### Exercise data
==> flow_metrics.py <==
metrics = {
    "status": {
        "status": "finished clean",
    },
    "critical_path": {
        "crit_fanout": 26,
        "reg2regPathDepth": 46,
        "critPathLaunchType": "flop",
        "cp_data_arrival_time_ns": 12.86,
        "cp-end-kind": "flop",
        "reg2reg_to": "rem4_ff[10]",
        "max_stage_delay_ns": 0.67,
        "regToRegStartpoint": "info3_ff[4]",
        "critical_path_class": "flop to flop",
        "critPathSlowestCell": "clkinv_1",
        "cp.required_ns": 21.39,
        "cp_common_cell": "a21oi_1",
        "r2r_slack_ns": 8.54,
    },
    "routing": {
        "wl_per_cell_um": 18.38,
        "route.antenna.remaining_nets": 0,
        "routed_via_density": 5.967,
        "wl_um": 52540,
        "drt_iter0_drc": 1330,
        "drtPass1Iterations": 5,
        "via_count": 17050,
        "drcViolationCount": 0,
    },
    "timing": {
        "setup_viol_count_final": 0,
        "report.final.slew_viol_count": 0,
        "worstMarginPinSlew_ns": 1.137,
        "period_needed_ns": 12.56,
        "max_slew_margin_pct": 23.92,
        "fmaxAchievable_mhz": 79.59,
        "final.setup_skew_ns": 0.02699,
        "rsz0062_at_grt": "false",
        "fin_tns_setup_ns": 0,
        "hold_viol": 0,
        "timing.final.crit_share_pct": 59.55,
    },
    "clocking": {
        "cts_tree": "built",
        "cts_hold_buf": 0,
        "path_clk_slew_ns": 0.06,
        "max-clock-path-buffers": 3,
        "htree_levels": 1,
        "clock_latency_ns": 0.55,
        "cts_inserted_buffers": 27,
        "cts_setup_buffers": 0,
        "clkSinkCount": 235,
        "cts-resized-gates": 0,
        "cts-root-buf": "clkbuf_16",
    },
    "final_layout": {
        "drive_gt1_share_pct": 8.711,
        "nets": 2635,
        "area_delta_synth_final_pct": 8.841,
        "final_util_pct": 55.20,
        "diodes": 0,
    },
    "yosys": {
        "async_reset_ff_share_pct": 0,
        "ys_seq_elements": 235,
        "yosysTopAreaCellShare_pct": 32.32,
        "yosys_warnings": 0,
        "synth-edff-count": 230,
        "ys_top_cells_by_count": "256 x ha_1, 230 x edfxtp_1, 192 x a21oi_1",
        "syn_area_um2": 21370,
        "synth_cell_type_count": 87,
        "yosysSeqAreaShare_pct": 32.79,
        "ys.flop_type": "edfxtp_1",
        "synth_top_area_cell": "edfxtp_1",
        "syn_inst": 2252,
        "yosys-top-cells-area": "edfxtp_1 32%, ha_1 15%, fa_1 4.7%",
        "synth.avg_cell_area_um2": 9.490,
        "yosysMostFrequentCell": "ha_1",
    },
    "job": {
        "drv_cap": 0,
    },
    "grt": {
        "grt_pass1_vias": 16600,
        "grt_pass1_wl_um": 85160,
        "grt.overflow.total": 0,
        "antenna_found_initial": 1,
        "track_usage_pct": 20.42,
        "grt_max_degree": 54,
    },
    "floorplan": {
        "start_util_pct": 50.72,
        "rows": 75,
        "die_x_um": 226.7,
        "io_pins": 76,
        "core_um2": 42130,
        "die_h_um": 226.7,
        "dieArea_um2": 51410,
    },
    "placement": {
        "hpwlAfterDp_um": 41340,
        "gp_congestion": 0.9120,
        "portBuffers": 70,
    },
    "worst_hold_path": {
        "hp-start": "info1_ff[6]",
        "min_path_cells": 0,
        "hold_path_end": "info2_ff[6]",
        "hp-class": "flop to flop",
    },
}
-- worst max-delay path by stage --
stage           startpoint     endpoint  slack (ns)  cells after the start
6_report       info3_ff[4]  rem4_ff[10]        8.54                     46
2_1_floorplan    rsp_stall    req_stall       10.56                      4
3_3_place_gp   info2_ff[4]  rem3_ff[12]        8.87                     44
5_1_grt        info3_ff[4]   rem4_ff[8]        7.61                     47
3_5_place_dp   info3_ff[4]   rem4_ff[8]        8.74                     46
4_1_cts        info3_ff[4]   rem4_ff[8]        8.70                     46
===== src/hw/rtl/swps_lane.sv =====
`timescale 1ns / 1ps

module swps_lane (
  input  logic                        clk,
  input  swps_pkg::swps_adv_t         adv,
  input  logic [swps_pkg::LANE_W-1:0] above_lane,
  input  logic [swps_pkg::LANE_W-1:0] current_lane,
  input  logic [swps_pkg::LANE_W-1:0] below_lane,
  input  logic [swps_pkg::LANE_W-1:0] older_lane,
  input  logic [swps_pkg::REG_W-1:0]  spatial_tol,
  input  logic [swps_pkg::REG_W-1:0]  temporal_tol,
  input  logic [swps_pkg::REG_W-1:0]  sim_thresh,
  output logic [swps_pkg::LANE_W-1:0] lane_out
);
  import swps_pkg::*;

  function automatic logic [SQ_W-1:0] half_sq(input logic [7:0] a, input logic [7:0] b);
    logic signed [9:0]  diff;
    logic signed [9:0]  half;
    logic signed [8:0]  h;
    logic signed [17:0] p;
    diff = $signed({2'b00, a}) - $signed({2'b00, b});
    half = diff >>> 1;
    h    = half[8:0];
    p    = h * h;
    return p[SQ_W-1:0];
  endfunction

  function automatic logic [REG_W-1:0] sub_floor0(input logic [REG_W-1:0] tol,
                                                  input logic [SQ_W-1:0] sq);
    logic [REG_W-1:0] sq_ext;
    sq_ext = {1'b0, sq};
    return (tol > sq_ext) ? (tol - sq_ext) : '0;
  endfunction

  function automatic logic [REG_W-1:0] add_sat(input logic [REG_W-1:0] a,
                                               input logic [REG_W-1:0] b);
    logic [REG_W:0] s;
    s = {1'b0, a} + {1'b0, b};
    return s[REG_W] ? {REG_W{1'b1}} : s[REG_W-1:0];
  endfunction

  // stage A: squared half differences, bob average, current lane
  logic [SQ_W-1:0]   sq1_r, sq2_r, sq3_r;
  logic [LANE_W-1:0] cur_r, bob_r;
  logic [LANE_W-1:0] bob_nxt;

  assign bob_nxt = {(above_lane[15:8] >> 1) + (below_lane[15:8] >> 1),
                    (above_lane[7:0] >> 1) + (below_lane[7:0] >> 1)};

  always_ff @(posedge clk) begin
    if (adv.en_a) begin
      sq1_r <= half_sq(above_lane[7:0], current_lane[7:0]);
      sq2_r <= half_sq(below_lane[7:0], current_lane[7:0]);
      sq3_r <= half_sq(older_lane[7:0], current_lane[7:0]);
      cur_r <= current_lane;
      bob_r <= bob_nxt;
    end
  end

  // stage B: similarity sum and weave/bob decision
  logic [REG_W-1:0]  sim_sum;
  logic              weave;
  logic [LANE_W-1:0] lane_r, lane_nxt;

  always_comb begin
    sim_sum  = add_sat(add_sat(sub_floor0(spatial_tol, sq1_r),
                               sub_floor0(spatial_tol, sq2_r)),
                       sub_floor0(temporal_tol, sq3_r));
    weave    = $signed(sim_sum) > $signed(sim_thresh);
    lane_nxt = weave ? cur_r : bob_r;
  end

  always_ff @(posedge clk) begin
    if (adv.en_b) begin
      lane_r <= lane_nxt;
    end
  end

  assign lane_out = lane_r;

endmodule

### Your objective
Word for word, write out each record shown above.

### Response for this exercise
==> flow_metrics.py <==
metrics = {
    "status": {
        "status": "finished clean",
    },
    "critical_path": {
        "crit_fanout": 26,
        "reg2regPathDepth": 46,
        "critPathLaunchType": "flop",
        "cp_data_arrival_time_ns": 12.86,
        "cp-end-kind": "flop",
        "reg2reg_to": "rem4_ff[10]",
        "max_stage_delay_ns": 0.67,
        "regToRegStartpoint": "info3_ff[4]",
        "critical_path_class": "flop to flop",
        "critPathSlowestCell": "clkinv_1",
        "cp.required_ns": 21.39,
        "cp_common_cell": "a21oi_1",
        "r2r_slack_ns": 8.54,
    },
    "routing": {
        "wl_per_cell_um": 18.38,
        "route.antenna.remaining_nets": 0,
        "routed_via_density": 5.967,
        "wl_um": 52540,
        "drt_iter0_drc": 1330,
        "drtPass1Iterations": 5,
        "via_count": 17050,
        "drcViolationCount": 0,
    },
    "timing": {
        "setup_viol_count_final": 0,
        "report.final.slew_viol_count": 0,
        "worstMarginPinSlew_ns": 1.137,
        "period_needed_ns": 12.56,
        "max_slew_margin_pct": 23.92,
        "fmaxAchievable_mhz": 79.59,
        "final.setup_skew_ns": 0.02699,
        "rsz0062_at_grt": "false",
        "fin_tns_setup_ns": 0,
        "hold_viol": 0,
        "timing.final.crit_share_pct": 59.55,
    },
    "clocking": {
        "cts_tree": "built",
        "cts_hold_buf": 0,
        "path_clk_slew_ns": 0.06,
        "max-clock-path-buffers": 3,
        "htree_levels": 1,
        "clock_latency_ns": 0.55,
        "cts_inserted_buffers": 27,
        "cts_setup_buffers": 0,
        "clkSinkCount": 235,
        "cts-resized-gates": 0,
        "cts-root-buf": "clkbuf_16",
    },
    "final_layout": {
        "drive_gt1_share_pct": 8.711,
        "nets": 2635,
        "area_delta_synth_final_pct": 8.841,
        "final_util_pct": 55.20,
        "diodes": 0,
    },
    "yosys": {
        "async_reset_ff_share_pct": 0,
        "ys_seq_elements": 235,
        "yosysTopAreaCellShare_pct": 32.32,
        "yosys_warnings": 0,
        "synth-edff-count": 230,
        "ys_top_cells_by_count": "256 x ha_1, 230 x edfxtp_1, 192 x a21oi_1",
        "syn_area_um2": 21370,
        "synth_cell_type_count": 87,
        "yosysSeqAreaShare_pct": 32.79,
        "ys.flop_type": "edfxtp_1",
        "synth_top_area_cell": "edfxtp_1",
        "syn_inst": 2252,
        "yosys-top-cells-area": "edfxtp_1 32%, ha_1 15%, fa_1 4.7%",
        "synth.avg_cell_area_um2": 9.490,
        "yosysMostFrequentCell": "ha_1",
    },
    "job": {
        "drv_cap": 0,
    },
    "grt": {
        "grt_pass1_vias": 16600,
        "grt_pass1_wl_um": 85160,
        "grt.overflow.total": 0,
        "antenna_found_initial": 1,
        "track_usage_pct": 20.42,
        "grt_max_degree": 54,
    },
    "floorplan": {
        "start_util_pct": 50.72,
        "rows": 75,
        "die_x_um": 226.7,
        "io_pins": 76,
        "core_um2": 42130,
        "die_h_um": 226.7,
        "dieArea_um2": 51410,
    },
    "placement": {
        "hpwlAfterDp_um": 41340,
        "gp_congestion": 0.9120,
        "portBuffers": 70,
    },
    "worst_hold_path": {
        "hp-start": "info1_ff[6]",
        "min_path_cells": 0,
        "hold_path_end": "info2_ff[6]",
        "hp-class": "flop to flop",
    },
}
-- worst max-delay path by stage --
stage           startpoint     endpoint  slack (ns)  cells after the start
6_report       info3_ff[4]  rem4_ff[10]        8.54                     46
2_1_floorplan    rsp_stall    req_stall       10.56                      4
3_3_place_gp   info2_ff[4]  rem3_ff[12]        8.87                     44
5_1_grt        info3_ff[4]   rem4_ff[8]        7.61                     47
3_5_place_dp   info3_ff[4]   rem4_ff[8]        8.74                     46
4_1_cts        info3_ff[4]   rem4_ff[8]        8.70                     46
===== src/hw/rtl/swps_lane.sv =====
`timescale 1ns / 1ps

module swps_lane (
  input  logic                        clk,
  input  swps_pkg::swps_adv_t         adv,
  input  logic [swps_pkg::LANE_W-1:0] above_lane,
  input  logic [swps_pkg::LANE_W-1:0] current_lane,
  input  logic [swps_pkg::LANE_W-1:0] below_lane,
  input  logic [swps_pkg::LANE_W-1:0] older_lane,
  input  logic [swps_pkg::REG_W-1:0]  spatial_tol,
  input  logic [swps_pkg::REG_W-1:0]  temporal_tol,
  input  logic [swps_pkg::REG_W-1:0]  sim_thresh,
  output logic [swps_pkg::LANE_W-1:0] lane_out
);
  import swps_pkg::*;

  function automatic logic [SQ_W-1:0] half_sq(input logic [7:0] a, input logic [7:0] b);
    logic signed [9:0]  diff;
    logic signed [9:0]  half;
    logic signed [8:0]  h;
    logic signed [17:0] p;
    diff = $signed({2'b00, a}) - $signed({2'b00, b});
    half = diff >>> 1;
    h    = half[8:0];
    p    = h * h;
    return p[SQ_W-1:0];
  endfunction

  function automatic logic [REG_W-1:0] sub_floor0(input logic [REG_W-1:0] tol,
                                                  input logic [SQ_W-1:0] sq);
    logic [REG_W-1:0] sq_ext;
    sq_ext = {1'b0, sq};
    return (tol > sq_ext) ? (tol - sq_ext) : '0;
  endfunction

  function automatic logic [REG_W-1:0] add_sat(input logic [REG_W-1:0] a,
                                               input logic [REG_W-1:0] b);
    logic [REG_W:0] s;
    s = {1'b0, a} + {1'b0, b};
    return s[REG_W] ? {REG_W{1'b1}} : s[REG_W-1:0];
  endfunction

  // stage A: squared half differences, bob average, current lane
  logic [SQ_W-1:0]   sq1_r, sq2_r, sq3_r;
  logic [LANE_W-1:0] cur_r, bob_r;
  logic [LANE_W-1:0] bob_nxt;

  assign bob_nxt = {(above_lane[15:8] >> 1) + (below_lane[15:8] >> 1),
                    (above_lane[7:0] >> 1) + (below_lane[7:0] >> 1)};

  always_ff @(posedge clk) begin
    if (adv.en_a) begin
      sq1_r <= half_sq(above_lane[7:0], current_lane[7:0]);
      sq2_r <= half_sq(below_lane[7:0], current_lane[7:0]);
      sq3_r <= half_sq(older_lane[7:0], current_lane[7:0]);
      cur_r <= current_lane;
      bob_r <= bob_nxt;
    end
  end

  // stage B: similarity sum and weave/bob decision
  logic [REG_W-1:0]  sim_sum;
  logic              weave;
  logic [LANE_W-1:0] lane_r, lane_nxt;

  always_comb begin
    sim_sum  = add_sat(add_sat(sub_floor0(spatial_tol, sq1_r),
                               sub_floor0(spatial_tol, sq2_r)),
                       sub_floor0(temporal_tol, sq3_r));
    weave    = $signed(sim_sum) > $signed(sim_thresh);
    lane_nxt = weave ? cur_r : bob_r;
  end

  always_ff @(posedge clk) begin
    if (adv.en_b) begin
      lane_r <= lane_nxt;
    end
  end

  assign lane_out = lane_r;

endmodule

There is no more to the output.